Accessing Databases

Accessing Databases


In this video, we’ll explain how to connect
to a database in a KNIME workflow. To connect to a database we need a connector
node that creates the connection to the database via its JDBC driver. The KNIME Database Extension provides a setof nodes for connecting to all JDBC compliant databases. The nodes are a part of KNIME Analytics Platform
installation, so no additional installation is necessary. Many file-based and server-based databases, such as SQLite and MySQL, have dedicated connector nodes. These connector nodes already contain the
necessary JDBC drivers and provide configuration options that are tailored to the specific
database. Dedicated connector nodes for big data platforms,
such as Apache Hive or Impala, can be obtained by installing the KNIME Big Data Extension
which is also open source. If no dedicated connector node exists for
your database, you can use the generic DB Connector node. Let’s have a look at an example workflow
where we connect to a database. Here we want to read data from a MySQL database,
so we can use the MySQL Connector node. In the configuration dialog of the MySQL Connector
node, in this first dropdown menu here, we can change the database dialect. In the second dropdown menu, we can change
the JDBC driver. Here below, we define the hostname and port
where the database resides. Next, we enter the name of the database that
we want to access. In the authentication section, we provide
the credentials to access this database. One option is to provide the username and
password here in this field. However, since entering and storing a username
and password directly in the dialog might lead to security issues, KNIME allows you
to provide credentials from outside the node, via a flow variable connection coming from
the Credentials Configuration node.

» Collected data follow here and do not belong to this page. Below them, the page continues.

<file path="src/rtl/iob_except_reader_pkg.sv">
// Shared constants for the IOB exception reader: bundle geometry, the width of
// one slot exception record, the position of its "exception present" bit, the
// reader state encoding and a slot-mask popcount helper.
package iob_except_reader_pkg;

  localparam int IOB_SLOTS     = 10;
  localparam int IOB_BADDR_W   = 6;
  localparam int EXCEPT_WIDTH  = 8;
  localparam int EXC_VALID_BIT = 0;

  typedef enum logic [1:0] {
    IDLE   = 2'd0,
    WAIT   = 2'd1,
    REPORT = 2'd2
  } iob_state_e;

  function automatic logic [3:0] slot_count(input logic [IOB_SLOTS-1:0] v);
    logic [3:0] n;
    n = '0;
    for (int i = 0; i < IOB_SLOTS; i++) n = n + 4'(v[i]);
    return n;
  endfunction

endpackage

</file>
<file path="src/rtl/iob_except_reader_if.sv">
// Request/report bundle between the retire/flush controller and the exception
// reader.
//   req_*  : retire request for one bundle (valid/ready)
//   rep_*  : scan report for that bundle (valid/ready)
// Modports: slave = reader side, master = controller side.
interface iob_except_reader_if
  import iob_except_reader_pkg::*;
#(
  parameter int DATA_WIDTH = EXCEPT_WIDTH,
  parameter int SLOTS      = IOB_SLOTS,
  parameter int BADDR_W    = IOB_BADDR_W
);
  logic                  req_valid;
  logic                  req_ready;
  logic [BADDR_W-1:0]    req_bundle;
  logic [SLOTS-1:0]      req_live;
  logic                  rep_valid;
  logic                  rep_ready;
  logic [BADDR_W-1:0]    rep_bundle;
  logic                  rep_excpt;
  logic [3:0]            rep_slot;
  logic [DATA_WIDTH-1:0] rep_data;
  logic [SLOTS-1:0]      rep_retire_mask;
  logic [3:0]            rep_retire_cnt;

  modport slave (
    input  req_valid, req_bundle, req_live, rep_ready,
    output req_ready, rep_valid, rep_bundle, rep_excpt, rep_slot, rep_data,
           rep_retire_mask, rep_retire_cnt
  );

  modport master (
    output req_valid, req_bundle, req_live, rep_ready,
    input  req_ready, rep_valid, rep_bundle, rep_excpt, rep_slot, rep_data,
           rep_retire_mask, rep_retire_cnt
  );
endinterface

</file>
<file path="src/rtl/iob_except_reader_scan.sv">
// iob_except_scan: combinational program-order scan of one bundle.
//   recs        in  : SLOTS packed exception records, slot k at [k*DATA_WIDTH +: DATA_WIDTH]
//   live        in  : slots holding valid, completed instructions
//   excpt       out : some live slot carries an exception
//   slot        out : lowest such slot (0 if none)
//   data        out : its record (0 if none)
//   retire_mask out : live slots below slot, or all live slots if none excepts
//   retire_cnt  out : popcount of retire_mask
module iob_except_scan
  import iob_except_reader_pkg::*;
#(
  parameter int DATA_WIDTH = EXCEPT_WIDTH,
  parameter int SLOTS      = IOB_SLOTS
) (
  input  logic [SLOTS*DATA_WIDTH-1:0] recs,
  input  logic [SLOTS-1:0]            live,
  output logic                        excpt,
  output logic [3:0]                  slot,
  output logic [DATA_WIDTH-1:0]       data,
  output logic [SLOTS-1:0]            retire_mask,
  output logic [3:0]                  retire_cnt
);

  always_comb begin
    excpt = 1'b0;
    slot  = '0;
    data  = '0;
    // Walk downward so the lowest excepting live slot is the last one written.
    for (int k = SLOTS - 1; k >= 0; k--) begin
      if (live[k] && recs[k*DATA_WIDTH + EXC_VALID_BIT]) begin
        excpt = 1'b1;
        slot  = 4'(k);
        data  = recs[k*DATA_WIDTH +: DATA_WIDTH];
      end
    end
    retire_mask = '0;
    for (int k = 0; k < SLOTS; k++) begin
      retire_mask[k] = live[k] && (!excpt || (4'(k) < slot));
    end
    retire_cnt = slot_count(retire_mask);
  end

endmodule

</file>
<file path="src/rtl/iob_except_reader.sv">
// iob_except_reader: retire-side consumer of the IOB exception RAM.
// Accepts a retire request for one bundle, issues a one-cycle RAM read, scans
// the returned slot records and holds the report until the consumer takes it.
//   clk, rst   : clock, asynchronous active-low reset
//   bus        : request/report interface (slave side)
//   read_step  : RAM latches read_addr this cycle
//   read_addr  : bundle index to RAM (follows req_bundle)
//   read_data  : slot records from RAM, valid the cycle after read_step
//   flush      : abort any in-flight scan or report
//
// state  | meaning
// IDLE   | ready for a retire request
// WAIT   | RAM data arriving; scan result captured at the end of this cycle
// REPORT | report presented until rep_ready
module iob_except_reader
  import iob_except_reader_pkg::*;
#(
  parameter int DATA_WIDTH = EXCEPT_WIDTH,
  parameter int SLOTS      = IOB_SLOTS,
  parameter int BADDR_W    = IOB_BADDR_W
) (
  input  logic                        clk,
  input  logic                        rst,
  iob_except_reader_if.slave          bus,
  output logic                        read_step,
  output logic [BADDR_W-1:0]          read_addr,
  input  logic [SLOTS*DATA_WIDTH-1:0] read_data,
  input  logic                        flush
);

  localparam logic [1:0] ST_IDLE   = IDLE;
  localparam logic [1:0] ST_WAIT   = WAIT;
  localparam logic [1:0] ST_REPORT = REPORT;

  logic [1:0]            state_q, state_d;
  logic [BADDR_W-1:0]    bundle_q, bundle_d;
  logic [SLOTS-1:0]      live_q, live_d;
  logic [BADDR_W-1:0]    rep_bundle_q, rep_bundle_d;
  logic                  rep_excpt_q, rep_excpt_d;
  logic [3:0]            rep_slot_q, rep_slot_d;
  logic [DATA_WIDTH-1:0] rep_data_q, rep_data_d;
  logic [SLOTS-1:0]      rep_mask_q, rep_mask_d;
  logic [3:0]            rep_cnt_q, rep_cnt_d;

  logic                  req_ready;
  logic                  accept;
  logic                  scan_excpt;
  logic [3:0]            scan_slot;
  logic [DATA_WIDTH-1:0] scan_data;
  logic [SLOTS-1:0]      scan_mask;
  logic [3:0]            scan_cnt;

  // rst gates the handshake so no read is issued while the block is held in reset.
  assign req_ready = (state_q == ST_IDLE) && !flush && rst;
  assign accept    = bus.req_valid && req_ready;
  assign read_step = accept;
  assign read_addr = bus.req_bundle;

  assign bus.req_ready       = req_ready;
  assign bus.rep_valid       = (state_q == ST_REPORT);
  assign bus.rep_bundle      = rep_bundle_q;
  assign bus.rep_excpt       = rep_excpt_q;
  assign bus.rep_slot        = rep_slot_q;
  assign bus.rep_data        = rep_data_q;
  assign bus.rep_retire_mask = rep_mask_q;
  assign bus.rep_retire_cnt  = rep_cnt_q;

  iob_except_scan #(
    .DATA_WIDTH (DATA_WIDTH),
    .SLOTS      (SLOTS)
  ) u_scan (
    .recs        (read_data),
    .live        (live_q),
    .excpt       (scan_excpt),
    .slot        (scan_slot),
    .data        (scan_data),
    .retire_mask (scan_mask),
    .retire_cnt  (scan_cnt)
  );

  always_comb begin
    state_d      = state_q;
    bundle_d     = bundle_q;
    live_d       = live_q;
    rep_bundle_d = rep_bundle_q;
    rep_excpt_d  = rep_excpt_q;
    rep_slot_d   = rep_slot_q;
    rep_data_d   = rep_data_q;
    rep_mask_d   = rep_mask_q;
    rep_cnt_d    = rep_cnt_q;
    if (flush) begin
      state_d = ST_IDLE;
    end else begin
      case (state_q)
        ST_IDLE: begin
          if (accept) begin
            bundle_d = bus.req_bundle;
            live_d   = bus.req_live;
            state_d  = ST_WAIT;
          end
        end
        ST_WAIT: begin
          rep_bundle_d = bundle_q;
          rep_excpt_d  = scan_excpt;
          rep_slot_d   = scan_slot;
          rep_data_d   = scan_data;
          rep_mask_d   = scan_mask;
          rep_cnt_d    = scan_cnt;
          state_d      = ST_REPORT;
        end
        ST_REPORT: begin
          if (bus.rep_ready) state_d = ST_IDLE;
        end
        default: state_d = ST_IDLE;
      endcase
    end
  end

  always_ff @(posedge clk or negedge rst) begin
    if (!rst) begin
      state_q      <= ST_IDLE;
      bundle_q     <= '0;
      live_q       <= '0;
      rep_bundle_q <= '0;
      rep_excpt_q  <= 1'b0;
      rep_slot_q   <= '0;
      rep_data_q   <= '0;
      rep_mask_q   <= '0;
      rep_cnt_q    <= '0;
    end else begin
      state_q      <= state_d;
      bundle_q     <= bundle_d;
      live_q       <= live_d;
      rep_bundle_q <= rep_bundle_d;
      rep_excpt_q  <= rep_excpt_d;
      rep_slot_q   <= rep_slot_d;
      rep_data_q   <= rep_data_d;
      rep_mask_q   <= rep_mask_d;
      rep_cnt_q    <= rep_cnt_d;
    end
  end

endmodule
</file>
<file path="src/flat_wrapper.sv">
// flat-port wrapper written by rule: the top's interface ports become plain ports
module iob_except_reader_flat import iob_except_reader_pkg::*;
#(
  parameter int DATA_WIDTH = EXCEPT_WIDTH,
  parameter int SLOTS      = IOB_SLOTS,
  parameter int BADDR_W    = IOB_BADDR_W
)
  (clk, rst, read_step, read_addr, read_data, flush, bus_req_valid, bus_req_bundle, bus_req_live, bus_rep_ready, bus_req_ready, bus_rep_valid, bus_rep_bundle, bus_rep_excpt, bus_rep_slot, bus_rep_data, bus_rep_retire_mask, bus_rep_retire_cnt);
  iob_except_reader_if #(.DATA_WIDTH(DATA_WIDTH), .SLOTS(SLOTS), .BADDR_W(BADDR_W)) bus_i ();
  input  logic clk;
  input  logic rst;
  output logic read_step;
  output logic [BADDR_W-1:0] read_addr;
  input  logic [SLOTS*DATA_WIDTH-1:0] read_data;
  input  logic flush;
  input wire logic [$bits(bus_i.req_valid)-1:0] bus_req_valid;
  input wire logic [$bits(bus_i.req_bundle)-1:0] bus_req_bundle;
  input wire logic [$bits(bus_i.req_live)-1:0] bus_req_live;
  input wire logic [$bits(bus_i.rep_ready)-1:0] bus_rep_ready;
  output wire logic [$bits(bus_i.req_ready)-1:0] bus_req_ready;
  output wire logic [$bits(bus_i.rep_valid)-1:0] bus_rep_valid;
  output wire logic [$bits(bus_i.rep_bundle)-1:0] bus_rep_bundle;
  output wire logic [$bits(bus_i.rep_excpt)-1:0] bus_rep_excpt;
  output wire logic [$bits(bus_i.rep_slot)-1:0] bus_rep_slot;
  output wire logic [$bits(bus_i.rep_data)-1:0] bus_rep_data;
  output wire logic [$bits(bus_i.rep_retire_mask)-1:0] bus_rep_retire_mask;
  output wire logic [$bits(bus_i.rep_retire_cnt)-1:0] bus_rep_retire_cnt;
  assign bus_i.req_valid = bus_req_valid;
  assign bus_i.req_bundle = bus_req_bundle;
  assign bus_i.req_live = bus_req_live;
  assign bus_i.rep_ready = bus_rep_ready;
  assign bus_req_ready = bus_i.req_ready;
  assign bus_rep_valid = bus_i.rep_valid;
  assign bus_rep_bundle = bus_i.rep_bundle;
  assign bus_rep_excpt = bus_i.rep_excpt;
  assign bus_rep_slot = bus_i.rep_slot;
  assign bus_rep_data = bus_i.rep_data;
  assign bus_rep_retire_mask = bus_i.rep_retire_mask;
  assign bus_rep_retire_cnt = bus_i.rep_retire_cnt;
  iob_except_reader #(.DATA_WIDTH(DATA_WIDTH), .SLOTS(SLOTS), .BADDR_W(BADDR_W)) u_core (.clk(clk), .rst(rst), .bus(bus_i), .read_step(read_step), .read_addr(read_addr), .read_data(read_data), .flush(flush));
endmodule
</file>
<file path="config.mk">
export PLATFORM = sky130hd
export DESIGN_NAME = iob_except_reader_flat
export DESIGN_NICKNAME = d
export VERILOG_FILES = /design/src/rtl/iob_except_reader_pkg.sv /design/src/rtl/iob_except_reader_if.sv /design/src/rtl/iob_except_reader_scan.sv /design/src/rtl/iob_except_reader.sv /design/src/flat_wrapper.sv
export SDC_FILE = /design/constraint.sdc
export NUM_CORES = 1
export LEC_CHECK = 0
export ABC_AREA = 1
export CAP_MARGIN = 20
export CORE_MARGIN = 4
export CORE_UTILIZATION = 44
export CTS_CLUSTER_SIZE = 16
export DETAILED_ROUTE_END_ITERATION = 7
export PLACE_DENSITY = 0.87
export SYNTH_ARGS = -nofsm -noshare
export SYNTH_HDL_FRONTEND = slang
export SYNTH_SLANG_ARGS = --single-unit
</file>
<file path="constraint.sdc">
create_clock -name clk -period 4.2 [get_ports clk]
set_input_delay 0.84 -clock clk [delete_from_list [all_inputs] [get_ports clk]]
set_output_delay 0.84 -clock clk [all_outputs]
set_load 0.01 [all_outputs]
</file>
==> impl_metrics.tcl <==
set metrics [dict create \
    path_depth 29 \
    gr-usage-met2_pct 42.6 \
    finalClockSkew_ps 7.88 \
    vias 3788 \
    power.density_nw_per_um2 375 \
    synth_edf_count 0 \
    startpoint "read_data[24]" \
    preCtsSetupSlack_ps -620 \
    syn-cell-area_um2 3450 \
    async_reset_ff_share_pct 100 \
    first_global_vias 3842 \
    r2r_start "u_core.live_q[7]$_DFFE_PN0P_" \
    track_usage_pct 24.8 \
    cp_slowest_stage_delay_ps 240 \
    p_leak_nw 2.80 \
    period_minus_slack_ps 4170 \
    start_util_pct 44.9 \
    yosysWarnings 0 \
    io_pins 143 \
    rr_worst_depth 28 \
    post_synth.cell_area_avg_um2 6.81 \
    syn2layout_area_growth_pct 54.7 \
    syn_nets 616 \
    ant_nets 0 \
    ys_ff_latch 51 \
    clkTransAtPathRegs_ps 90 \
    drc_errors 0 \
    synth_common_cells "nand2_1 (233), nor2_1 (54), dfrtp_1 (51), inv_1 (44), nand3_1 (27)" \
    cts_sinks 51 \
    synthCells 507 \
    synth.most_common_cell "nand2_1" \
    cp_top_family "buffers and inverters" \
    maxCapViolations 0 \
    grt_remaining_overflow 0 \
    crit_slowest_cell "dlygate4sd2_1" \
    viasPerCell 4.82 \
    cts_inserted_buffers 5 \
    drv_slew 0 \
    post_drt_wl_per_cell_um 14.5 \
    die_h_um 96.6 \
    path_common_cell "buf_4" \
    grt_start_max_net_pins 53 \
    ys.flop_type "dfrtp_1" \
    setup_viol 0 \
    layout-drive-gt1-share_pct 15.9 \
    top_usage_layer "met2" \
    slew_headroom_pct 41.3 \
    place.port_buffers 142 \
    antenna_cells 0 \
    antenna_found_initial 0 \
    gr-usage-met3_pct 6.66 \
    hp-class "reg -> reg" \
    place_congestion 0.833 \
    synth.area.top_cells "dfrtp_1 (37%), nand2_1 (25%), nor2_1 (5.9%), inv_1 (4.8%), nand3_1 (3.9%)" \
    peakVddDrop_uv 225 \
    num-nets-final 792 \
    num_rows 32 \
    yosysTopAreaCellShare_pct 37.0 \
    place_area_um2 5010 \
    cts_tree "built" \
    cp-end-kind "register" \
    hold_viol_final 0 \
    min_from "u_core.bus.rep_retire_cnt[0]$_DFFE_PN0P_" \
    path_buf_inv 22 \
    finalNonFillerCells 786 \
    crit_fanout 3 \
    tightest_slew_ps 879 \
    worstPathRequired_ps 4450 \
    die_area_um2 9330 \
    startpoint_type "input port" \
    outcome "finished clean" \
    worst_hold_path.num_cells 2 \
    critPathKind "in -> reg" \
    dr.pass1.iters 4 \
    synth-seq-area-share_pct 37.0 \
    finalWirelength_mm 11.4 \
    max_freq_mhz 240 \
    finalCritPeriodShare_pct 99.3 \
    clock_tree.htree_level_count 2 \
    placed_cells 751 \
    core_area_um2 7690 \
    drt-initial-drc-count 207 \
    fp.dieW_um 96.6 \
    cp.arrival_ps 4420 \
    postLayoutSetupSlackWorst_ps 31.3 \
    hpwl_mm 7.96 \
    clk_path_buf_depth 2 \
    ctsRootBufferMaster "clkbuf_8" \
    finish.instance_area_um2 5340 \
    fillers 600 \
    met1_usage_pct 27.5 \
    clk_latency_ps 310 \
    synth.distinct_cells 31 \
    yosysTopAreaCell "dfrtp_1" \
    grt_pass1_wl_mm 17.6 \
]
## what timing repair did
action / CTS / global route
pin swaps: 8 / 7
hold buffers: 0 / 0
cloned: 0 / 0
setup buffers: 25 / 2
setup endpoints to repair: 2 / 3
gates resized for setup: 13 / 18
## stage by stage
stage	hold WS, ps	utilization, %	total power [mW]	setup TNS, ps
after global routing	520	69.5	2.14	-0.323
final	489	69.5	2.00	0
after detailed placement	468	65.2	1.58	-1430
after CTS	494	69.0	1.96	0
after floorplan	449	-	1.16	0
after global placement	458	65.2	1.55	-814
## cells in the final DEF (no fill, tap or decap), drive strengths merged
cell / n
nand3b: 2
nor2: 62
xnor2: 1
a22o: 1
nand3: 27
a21oi: 3
and3: 1
o21ai: 21
inv: 55
fa: 6
o31ai: 2
clkdlybuf4s15: 2
dfrtp: 51
dlygate4sd2: 2
nor3: 1
a22oi: 1
buf: 53
clkdlybuf4s50: 133
ha: 2
clkbuf: 9
dlymetal6s2s: 2
nand2: 246
clkinv: 1
## sequential cells by signal, summed over array words and instances (netlist names)
register,cells
u_core.bus.rep_retire_mask,10
u_core.bus.rep_excpt,1
u_core.live_q,10
u_core.bus.rep_data,8
u_core.bus.rep_bundle,6
u_core.state_q,2
u_core.bus.rep_slot,4
u_core.bundle_q,6
u_core.bus.rep_retire_cnt,4
## per-layer routing
| layer | up-vias | wire length, µm |
|---|---|---|
| met5 | - | 0 |
| met4 | 0 | 515 |
| met3 | 41 | 981 |
| met2 | 168 | 5660 |
| met1 | 1712 | 4230 |
| li1 | 1867 | - |
## path summary, 6_finish.rpt
path                                                             end  slack (ps)
hold reg to reg             u_core.bus.rep_retire_cnt[0]$_DFFE_PN0P_         490
max in group asynchronous               u_core.live_q[7]$_DFFE_PN0P_        3140
setup / recovery           u_core.bus.rep_retire_mask[9]$_DFFE_PN0P_          30
setup reg to reg           u_core.bus.rep_retire_mask[9]$_DFFE_PN0P_         180
hold / removal              u_core.bus.rep_retire_cnt[0]$_DFFE_PN0P_         490
min in group asynchronous             u_core.bundle_q[5]$_DFFE_PN0P_         650
## power by group
part	internal (mW)	total (mW)	switching (mW)
clock network	0.135	0.303	0.167
logic	0.518	1.02	0.498
registers	0.603	0.684	0.0816
total	1.26	2.00	0.747
## logic make-up after synthesis
group	share of synthesized area (%)
compound gates	4.49
buf+inv	11.2
fa+ha+maj	4.20
simple gates	42.9
xor+xnor	0.254
flops	37.0
## worst register-to-register path: cells and delay by family (launching register included)
kind	cells	cell delay [ps]
AO/OA/AOI/OAI	2	160
flip-flops	1	620
AND/OR/NAND/NOR	5	580
buffers and inverters	21	2580
## final cells by class
| cell class | count | area (µm²) | share of cell area (%) |
|---|---|---|---|
| clock inverters | 1 | 8.76 | 0.164 |
| well taps | 102 | 128 | 2.39 |
| clock buffers | 7 | 86.3 | 1.62 |
| multi-input cells | 376 | 1830 | 34.2 |
| repair buffers | 194 | 1800 | 33.8 |
| inverters | 55 | 214 | 4.01 |
| flip-flops and latches | 51 | 1280 | 23.9 |
(Power assumes the default switching activity.)
$ cat config.mk
export PLATFORM = sky130hd
export DESIGN_NAME = uart_tx_frame_flat
export DESIGN_NICKNAME = d
export VERILOG_FILES = /design/src/rtl/uart_tx_frame_if.sv /design/src/rtl/uart_tx_frame.sv /design/src/flat_wrapper.sv
export SDC_FILE = /design/constraint.sdc
export NUM_CORES = 1
export LEC_CHECK = 0
export BUFFER_PORTS_ARGS = -buffer_cell sky130_fd_sc_hd__buf_2
export CAP_MARGIN = 20
export CORE_MARGIN = 1.5
export CORE_UTILIZATION = 35
export DETAILED_ROUTE_END_ITERATION = 16
export PLACE_DENSITY = 0.55
export SYNTH_ARGS = -nofsm -noshare
export SYNTH_HDL_FRONTEND = slang
export SYNTH_SLANG_ARGS = --single-unit
$ cat constraint.sdc
create_clock -name i_Clock -period 3.93 [get_ports i_Clock]
set_input_delay 0.786 -clock i_Clock [delete_from_list [all_inputs] [get_ports i_Clock]]
set_output_delay 0.786 -clock i_Clock [all_outputs]
set_load 0.1 [all_outputs]
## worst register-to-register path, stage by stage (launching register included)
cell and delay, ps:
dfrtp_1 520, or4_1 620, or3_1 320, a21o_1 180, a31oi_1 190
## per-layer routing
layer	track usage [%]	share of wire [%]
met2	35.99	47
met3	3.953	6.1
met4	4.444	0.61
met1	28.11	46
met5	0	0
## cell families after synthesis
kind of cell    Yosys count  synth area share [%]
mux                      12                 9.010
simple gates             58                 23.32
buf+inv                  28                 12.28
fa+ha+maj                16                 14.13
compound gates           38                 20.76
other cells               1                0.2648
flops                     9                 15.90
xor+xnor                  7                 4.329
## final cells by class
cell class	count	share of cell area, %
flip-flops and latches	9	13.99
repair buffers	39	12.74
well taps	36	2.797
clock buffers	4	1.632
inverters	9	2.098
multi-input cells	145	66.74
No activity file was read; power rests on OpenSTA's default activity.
===== config.mk =====
export PLATFORM = sky130hd
export DESIGN_NAME = rv_run_monitor
export DESIGN_NICKNAME = d
export VERILOG_FILES = /design/src/rtl/rv_run_pkg.sv /design/src/rtl/rv_stall_detector.sv /design/src/rtl/rv_run_monitor.sv
export SDC_FILE = /design/constraint.sdc
export NUM_CORES = 1
export LEC_CHECK = 0
export CAP_MARGIN = 20
export CORE_AREA = 2 2 102 153
export CTS_BUF_LIST = sky130_fd_sc_hd__clkbuf_8
export CTS_CLUSTER_SIZE = 25
export DETAILED_ROUTE_END_ITERATION = 6
export DIE_AREA = 0 0 104 155
export PLACE_DENSITY = 0.77
export REMOVE_ABC_BUFFERS = 1
export SLEW_MARGIN = 20
export SYNTH_ARGS = -nofsm -noshare
export SYNTH_HDL_FRONTEND = slang
export SYNTH_SLANG_ARGS = --single-unit

===== constraint.sdc =====
create_clock -name clk -period 4.85 [get_ports clk]
set_clock_uncertainty 0.2 [all_clocks]
set_input_delay 1.2125 -clock clk [delete_from_list [all_inputs] [get_ports clk]]
set_output_delay 1.2125 -clock clk [all_outputs]
set_load 0.01 [all_outputs]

The available credentials are shown in this
menu. The other tabs are for advanced, optional
settings. In the JDBC Parameters tab we can add custom
JDBC driver connection parameters. In the Advanced tab we can configure more
settings, such as the query for validating the connection. In the Input Type Mapping and Output Type
Mapping tabs we can define which data types in KNIME Analytics Platform correspond to
the data types associated with our database. However, the settings that we already defined
in the Connection Settings tab are often enough to establish the connection – so we click
“OK”. We can now access the MySQL database. The output of the node shows some information
about the connection that we just created. Notice that the connection between the dedicated
connector node and the JDBC driver does not exist automatically for MS SQL Server and
Amazon Redshift databases due to licensing restrictions. Their JDBC drivers have to be installed separately
as KNIME extensions. After that, the dedicated connector node will
automatically connect to the appropriate JDBC driver and provide it in the configuration
dialog. For databases that don’t have dedicated
connector nodes, we can use the generic DB Connector node which can connect to arbitrary
JDBC compliant databases. In such a case, it is necessary to register the corresponding JDBC driver in KNIME Analytics Platform. Let’s say we want to connect to a SAP HANA
database that doesn’t have a dedicated connector node. We can register its JDBC driver in the dialog
that opens if we go to File → Preferences → KNIME → Databases. We click “Add”, and in the dialog that
opens, we provide a unique ID and name of the JDBC driver. In this menu on the right, we define the database
type, which is SAP HANA in our case. Our database type is not listed in the menu,
so we select the “default” option. In this field below, we specify the URL template. We can click this question mark to see the
available options for creating the URL template. Finally, we provide the path to the JDBC driver
in our system. The driver can be downloaded from the website
of the database provider. We click “OK”, and as you can see, the
newly added driver appears in the list. Now, let’s open the configuration dialog of
the DB Connector node. It looks much the same as the configuration
dialog of the MySQL Connector node. We select the newly registered SAP HANA driver
here in the “Driver Name” menu. There are other settings we define as well,
just as when we connected to the MySQL database. Thus the connection to the SAP HANA database
has been created successfully. Now that we are connected to a database, we
could use the DB Table Selector node to select a table in the database, and continue with
many in-database manipulation operations using other DB nodes. At any point, we could also import the data
back into KNIME using the DB Reader node. In this video, we have explained how to connect
to a database using KNIME DB nodes. We have shown how to connect to a database
via its dedicated connector node, and how to connect to any JDBC compliant database
in general via the DB Connector node. We have also explained how to register a new
JDBC driver into KNIME Analytics Platform.